As you would expect, these are but a few of many potential examples.
Why does this appear to be a zero sum game with the vendors always getting the short end of the stick? And aren’t the incumbent staffing partners usually the last to know about the new program, often getting an email from an MSP they have never heard of or spoken with? That’s not a partnership, is it?
So what I would recommend is a healthy dose of realism, transparency and honest dialogue. I believe that unless we change the way we sell and configure MSPs there will eventually be a backlash – suppliers with limited resources and a shrinking pool of qualified candidates will either lose enthusiasm or move on to more profitable and simpler business.
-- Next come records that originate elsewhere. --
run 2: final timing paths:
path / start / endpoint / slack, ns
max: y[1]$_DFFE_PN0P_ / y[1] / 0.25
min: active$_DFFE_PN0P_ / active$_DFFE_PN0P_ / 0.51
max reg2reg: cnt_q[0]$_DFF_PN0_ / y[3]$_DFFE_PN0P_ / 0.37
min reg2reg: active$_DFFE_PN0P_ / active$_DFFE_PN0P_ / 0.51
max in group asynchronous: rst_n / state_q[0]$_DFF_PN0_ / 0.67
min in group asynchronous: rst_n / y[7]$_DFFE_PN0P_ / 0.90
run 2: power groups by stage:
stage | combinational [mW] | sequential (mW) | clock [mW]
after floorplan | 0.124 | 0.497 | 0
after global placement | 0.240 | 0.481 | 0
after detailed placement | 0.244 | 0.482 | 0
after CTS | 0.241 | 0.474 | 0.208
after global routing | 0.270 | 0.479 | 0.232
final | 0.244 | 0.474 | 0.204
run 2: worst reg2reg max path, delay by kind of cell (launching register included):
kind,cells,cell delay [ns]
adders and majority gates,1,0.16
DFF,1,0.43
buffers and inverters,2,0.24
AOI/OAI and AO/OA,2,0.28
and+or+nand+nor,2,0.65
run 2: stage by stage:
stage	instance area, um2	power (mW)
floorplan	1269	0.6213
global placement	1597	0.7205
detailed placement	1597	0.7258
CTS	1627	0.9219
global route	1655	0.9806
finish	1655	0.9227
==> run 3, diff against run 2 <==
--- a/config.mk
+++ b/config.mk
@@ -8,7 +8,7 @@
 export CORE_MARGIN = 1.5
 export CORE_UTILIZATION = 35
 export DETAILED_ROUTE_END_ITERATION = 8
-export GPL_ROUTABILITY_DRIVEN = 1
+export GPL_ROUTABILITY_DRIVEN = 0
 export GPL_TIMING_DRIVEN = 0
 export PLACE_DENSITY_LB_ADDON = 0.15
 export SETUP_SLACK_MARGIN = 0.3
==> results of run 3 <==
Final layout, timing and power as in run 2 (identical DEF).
[config.mk]
export PLATFORM = sky130hd
export DESIGN_NAME = booth_seq_mul_ctrl_flat
export DESIGN_NICKNAME = d
export VERILOG_FILES = /design/src/rtl/booth_pkg.sv /design/src/rtl/booth_seq_mul_ctrl_if.sv /design/src/rtl/booth_seq_mul_ctrl_gen_prod.sv /design/src/rtl/booth_seq_mul_ctrl.sv /design/src/flat_wrapper.sv
export SDC_FILE = /design/constraint.sdc
export NUM_CORES = 1
export LEC_CHECK = 0
export BUFFER_PORTS_ARGS = -buffer_cell sky130_fd_sc_hd__buf_4
export CAP_MARGIN = 20
export CORE_MARGIN = 2
export CORE_UTILIZATION = 61
export DETAILED_ROUTE_END_ITERATION = 12
export PLACE_DENSITY_LB_ADDON = 0.3
export SLEW_MARGIN = 10
export SYNTH_ARGS = -nofsm -noshare
export SYNTH_HDL_FRONTEND = slang
export SYNTH_SLANG_ARGS = --single-unit
[constraint.sdc]
create_clock -name clk -period 8.25 [get_ports clk]
set_input_delay 0.4125 -clock clk [delete_from_list [all_inputs] [get_ports clk]]
set_output_delay 0.4125 -clock clk [all_outputs]
set_load 0.03 [all_outputs]
[src/rtl/booth_pkg.sv]
// Shared types and helpers for the sequential radix-4 Booth multiplier controller.
package booth_pkg;

  localparam int WIDTH  = 16;
  localparam int ITER   = WIDTH / 2;
  localparam int PROD_W = 32;

  typedef enum logic [1:0] {
    IDLE,
    RUN,
    DONE
  } state_t;

  typedef struct packed {
    logic neg;
    logic zero;
    logic one;
    logic two;
  } booth_ctl_t;

  // Radix-4 Booth digit for one overlapping multiplier triplet; neg only for non-zero digits.
  function automatic booth_ctl_t booth_enc(input logic [2:0] trip);
    booth_ctl_t c;
    c = '0;
    unique case (trip)
      3'b000, 3'b111: c.zero = 1'b1;
      3'b001, 3'b010: c.one  = 1'b1;
      3'b011:         c.two  = 1'b1;
      3'b100: begin
        c.two = 1'b1;
        c.neg = 1'b1;
      end
      3'b101, 3'b110: begin
        c.one = 1'b1;
        c.neg = 1'b1;
      end
      default:        c.zero = 1'b1;
    endcase
    return c;
  endfunction

endpackage

[src/rtl/booth_seq_mul_ctrl_if.sv]
// Operand and product handshake channels of the sequential Booth multiplier.
interface booth_seq_mul_ctrl_if;
  import booth_pkg::*;

  logic              in_valid;
  logic              in_ready;
  logic [WIDTH-1:0]  in_a;
  logic [WIDTH-1:0]  in_b;
  logic              out_valid;
  logic              out_ready;
  logic [PROD_W-1:0] out_prod;

  modport master (
    output in_valid, in_a, in_b, out_ready,
    input  in_ready, out_valid, out_prod
  );

  modport slave (
    input  in_valid, in_a, in_b, out_ready,
    output in_ready, out_valid, out_prod
  );

endinterface

[src/rtl/booth_seq_mul_ctrl_gen_prod.sv]
// Booth partial-product generator: selects 0, +-A or +-2A, sign-extended to the full product width.
module gen_prod
  import booth_pkg::*;
(
  input  logic [WIDTH-1:0]  a,
  input  booth_ctl_t        ctl,
  output logic [PROD_W-1:0] pp
);

  logic [PROD_W-1:0] mag;

  // Sign-extend before doubling so -32768 * 2 stays representable.
  always_comb begin
    mag = '0;
    if (ctl.zero) begin
      mag = '0;
    end else if (ctl.one) begin
      mag = {{(PROD_W-WIDTH){a[WIDTH-1]}}, a};
    end else if (ctl.two) begin
      mag = {{(PROD_W-WIDTH-1){a[WIDTH-1]}}, a, 1'b0};
    end
    pp = ctl.neg ? (~mag + 1'b1) : mag;
  end

endmodule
For example, as a potential supplier I have always rejected a high percentage of MSP programs because they just weren’t good business or created too much liability exposure (or both), but I am now terminating more existing agreements than ever before…and I only see that increasing.
As The Ōnin Group launched our CMBE vendor management offering, Excelsior MS3P, I demanded (OK, strongly suggested) that it be “The Un-MSP.” I am so convinced that this space, especially for smaller or mid-market companies who have had few good options in the past, needs something radically different and counter-cultural.
For a start, I believe that one of the first conversations we must have with our MSP clients is the critical role their staffing suppliers play in their success or failure. Let’s get real, building a program that alienates and disconnects the companies you are so dependent on for talent isn’t a recipe for long-term success. If the design isn’t appealing to them, they will have little appetite to send you their best candidates…and they will go elsewhere eventually. I’m convinced that any solution architecture that doesn’t heavily weight the effect on the suppliers is tragically misguided.
And I believe MSPs and client stakeholders should be having candid, open conversations with their key suppliers as well. Companies need their input desperately. MSP solution configuration without their feedback and/or their tacit blessing is laying the foundation for unrest and eventual service disruptions, later if not sooner. Now I’m not saying that suppliers should be the architects of your vendor management solution, but aren’t they providing the very service you are trying to manage? Why wouldn’t you engage them if your end goal is to find better talent, the very talent they source for you (see MSPs Primary Function)?
Again, what I am recommending is a healthy dose of realism, transparency, and honest dialogue with all critical parties and key stakeholders. Configuring the best possible staffing vendor management solution for your company requires a 360 degree view and a holistic approach that moves beyond the myopia that too often defines the process.
If the herd is going one way, it might be best to go the other.